AW: Das war schon eine richtige Challenge. Um mich persönlich habe ich mir da nicht so viel Sorgen gemacht, aber ich habe eine Verantwortung gegenüber meinem Personal und den Spielerinnen und Spielern, um ihnen die bestmöglichen Voraussetzungen zu bieten. Ich bin sehr glücklich und stolz, wie das gesamte Team das gehandelt hat. Das war schon mit sehr viel Arbeit verbunden, aber alle standen hinter der Entscheidung und haben komplett mitgezogen.

tennisnet: Planst du in dieser Konstellation weiter oder ist perspektivisch eine Änderung zur Erweiterung der Kapazitäten denkbar?

AW: Es ist immer schwierig zu sagen, was in der Zukunft mal sein kann. Aber momentan sind wir einfach nur happy, dass es mit der Rückkehr nach Offenbach so toll geklappt hat. Mir ist es auch wichtig, diesbezüglich erst mal etwas Ruhe reinzubringen. Wir genießen es, dass wir hier hervorragende Voraussetzungen haben.

tennisnet: Wie sieht die aktuelle Zusammenarbeit deiner Akademie mit dem Deutschen Tennis Bund aus?

AW: Ich bin im Moment schon regelmäßig im Austausch mit Michael Kohlmann, mit dem ich ja auch früher Doppel zusammengespielt habe.

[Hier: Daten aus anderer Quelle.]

`src/rtl/pwm_ramp_pkg.sv`:
```
// pwm_ramp_sequencer shared types and width helpers.
// Optional dwell stage: define PWM_RAMP_HOLD_EN.
package pwm_ramp_pkg;

  typedef enum logic [1:0] {
    IDLE,
    RAMP_UP,
    HOLD,
    RAMP_DOWN
  } state_t;

  localparam int PERIOD_DEF = 100;
  localparam int DW_DEF     = $clog2(PERIOD_DEF + 1);

  function automatic int duty_w(input int period);
    return $clog2(period + 1);
  endfunction

endpackage

```
`src/rtl/pwm_core.sv`:
```
// Free-running PWM counter with period-boundary shadowed duty.
// Duty changes only take effect on the cycle after period_end.
module pwm_core
  import pwm_ramp_pkg::*;
#(
  parameter int PERIOD = PERIOD_DEF,
  parameter int DW     = duty_w(PERIOD)
) (
  input  logic          clk,
  input  logic          rst,
  input  logic [DW-1:0] duty_cmd,
  output logic          pwm_out,
  output logic          period_end
);

  localparam int CW = $clog2(PERIOD);
  localparam logic [CW-1:0] LAST = CW'(PERIOD - 1);

  logic [CW-1:0] cnt;
  logic [DW-1:0] duty_act;

  always_ff @(posedge clk) begin
    if (rst) begin
      cnt      <= '0;
      duty_act <= '0;
    end else if (period_end) begin
      cnt      <= '0;
      duty_act <= duty_cmd;
    end else begin
      cnt      <= cnt + CW'(1);
    end
  end

  assign period_end = (cnt == LAST);
  assign pwm_out    = (DW'(cnt) < duty_act);

endmodule

```
`src/rtl/pwm_ramp_sequencer.sv`:
```
// Ramp-up / dwell / ramp-down duty sequencer around pwm_core.
// Dwell stage present only when PWM_RAMP_HOLD_EN is defined.
module pwm_ramp_sequencer
  import pwm_ramp_pkg::*;
#(
  parameter int PERIOD = PERIOD_DEF,
  parameter int DW     = duty_w(PERIOD),
  parameter int HW     = 8
) (
  input  logic          clk,
  input  logic          rst,
  input  logic          cfg_valid,
  output logic          cfg_ready,
  input  logic [DW-1:0] cfg_step,
  input  logic [DW-1:0] cfg_max,
  input  logic [HW-1:0] cfg_hold,
  input  logic          abort,
  output logic          pwm_out,
  output logic [DW-1:0] duty,
  output logic          period_end,
  output logic          busy,
  output logic          done
);

  localparam logic [DW-1:0] PMAX = DW'(PERIOD);

  state_t        state, state_n;
  logic [DW-1:0] duty_q, duty_n;
  logic [DW-1:0] step_q, step_n;
  logic [DW-1:0] max_q, max_n;
  logic          done_q, done_n;
  logic [DW:0]   up_sum;
  logic [DW-1:0] up_val, dn_val;

`ifdef PWM_RAMP_HOLD_EN
  logic [HW-1:0] hcnt_q, hcnt_n;
`else
  logic unused_hold;
  assign unused_hold = ^cfg_hold;
`endif

  // Sum kept one bit wider so a large step cannot wrap past the ceiling
  assign up_sum = {1'b0, duty_q} + {1'b0, step_q};
  assign up_val = (up_sum > {1'b0, max_q}) ? max_q : up_sum[DW-1:0];
  assign dn_val = (duty_q > step_q) ? duty_q - step_q : '0;

  always_ff @(posedge clk) begin
    if (rst) begin
      state  <= IDLE;
      duty_q <= '0;
      step_q <= '0;
      max_q  <= '0;
      done_q <= 1'b0;
`ifdef PWM_RAMP_HOLD_EN
      hcnt_q <= '0;
`endif
    end else begin
      state  <= state_n;
      duty_q <= duty_n;
      step_q <= step_n;
      max_q  <= max_n;
      done_q <= done_n;
`ifdef PWM_RAMP_HOLD_EN
      hcnt_q <= hcnt_n;
`endif
    end
  end

  always_comb begin
    state_n = state;
    duty_n  = duty_q;
    step_n  = step_q;
    max_n   = max_q;
    done_n  = 1'b0;
`ifdef PWM_RAMP_HOLD_EN
    hcnt_n  = hcnt_q;
`endif
    unique case (state)
      IDLE: begin
        duty_n = '0;
        if (cfg_valid) begin
          state_n = RAMP_UP;
          step_n  = (cfg_step == '0) ? DW'(1) : cfg_step;
          max_n   = (cfg_max > PMAX) ? PMAX : cfg_max;
`ifdef PWM_RAMP_HOLD_EN
          hcnt_n  = cfg_hold;
`endif
        end
      end
      RAMP_UP: begin
        if (period_end) begin
          duty_n = up_val;
          if (up_val == max_q) begin
`ifdef PWM_RAMP_HOLD_EN
            state_n = HOLD;
`else
            state_n = RAMP_DOWN;
`endif
          end
        end
      end
`ifdef PWM_RAMP_HOLD_EN
      HOLD: begin
        if (period_end) begin
          if (hcnt_q <= HW'(1)) begin
            hcnt_n  = '0;
            state_n = RAMP_DOWN;
          end else begin
            hcnt_n  = hcnt_q - HW'(1);
          end
        end
      end
`endif
      RAMP_DOWN: begin
        if (period_end) begin
          duty_n = dn_val;
          if (dn_val == '0) begin
            state_n = IDLE;
            done_n  = 1'b1;
          end
        end
      end
      default: begin
        state_n = IDLE;
        duty_n  = '0;
      end
    endcase
    // In IDLE abort is ignored, so a simultaneous transfer wins
    if (state != IDLE && abort) begin
      state_n = IDLE;
      duty_n  = '0;
      done_n  = 1'b1;
    end
  end

  assign cfg_ready = (state == IDLE);
  assign busy      = (state != IDLE);
  assign duty      = duty_q;
  assign done      = done_q;

  pwm_core #(
    .PERIOD (PERIOD),
    .DW     (DW)
  ) u_core (
    .clk        (clk),
    .rst        (rst),
    .duty_cmd   (duty_q),
    .pwm_out    (pwm_out),
    .period_end (period_end)
  );

endmodule

```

Dabei geht es aber hauptsächlich um die Belange von Nikolai Barsukov oder Valentina Steiner, die im DTB-Kader stehen und sowohl dort als auch bei uns trainieren. Von einer großen Kooperation mit dem Verband kann man da aber nicht sprechen. Ich denke, dass da noch sehr viel herauszuholen wäre. Gerade die Italiener machen es aktuell der ganzen Welt vor, wie man mit einer gelungenen Zusammenarbeit zwischen dem Verband und den Privatakademien Großes erreichen kann.

tennisnet: Wie siehst du die aktuelle Turnierlandschaft in Deutschland?

AW: Im Jugendbereich sind wir recht gut aufgestellt. Aber beim Übergang zum Erwachsenen-Bereich muss einfach viel mehr kommen, gerade bei den Hallenturnieren. Aus meiner Sicht müsste man jeden Landesverband dazu verpflichten, dass da jeder jährlich ein Future-Turnier, und die größten Verbände zusätzlich ein Challenger-Turnier ausrichten müssen. Wenn man sieht, dass da Italien diesbezüglich als Nicht-Grand-Slam-Nation auch vorangeht, sollte bei uns auch viel mehr möglich sein.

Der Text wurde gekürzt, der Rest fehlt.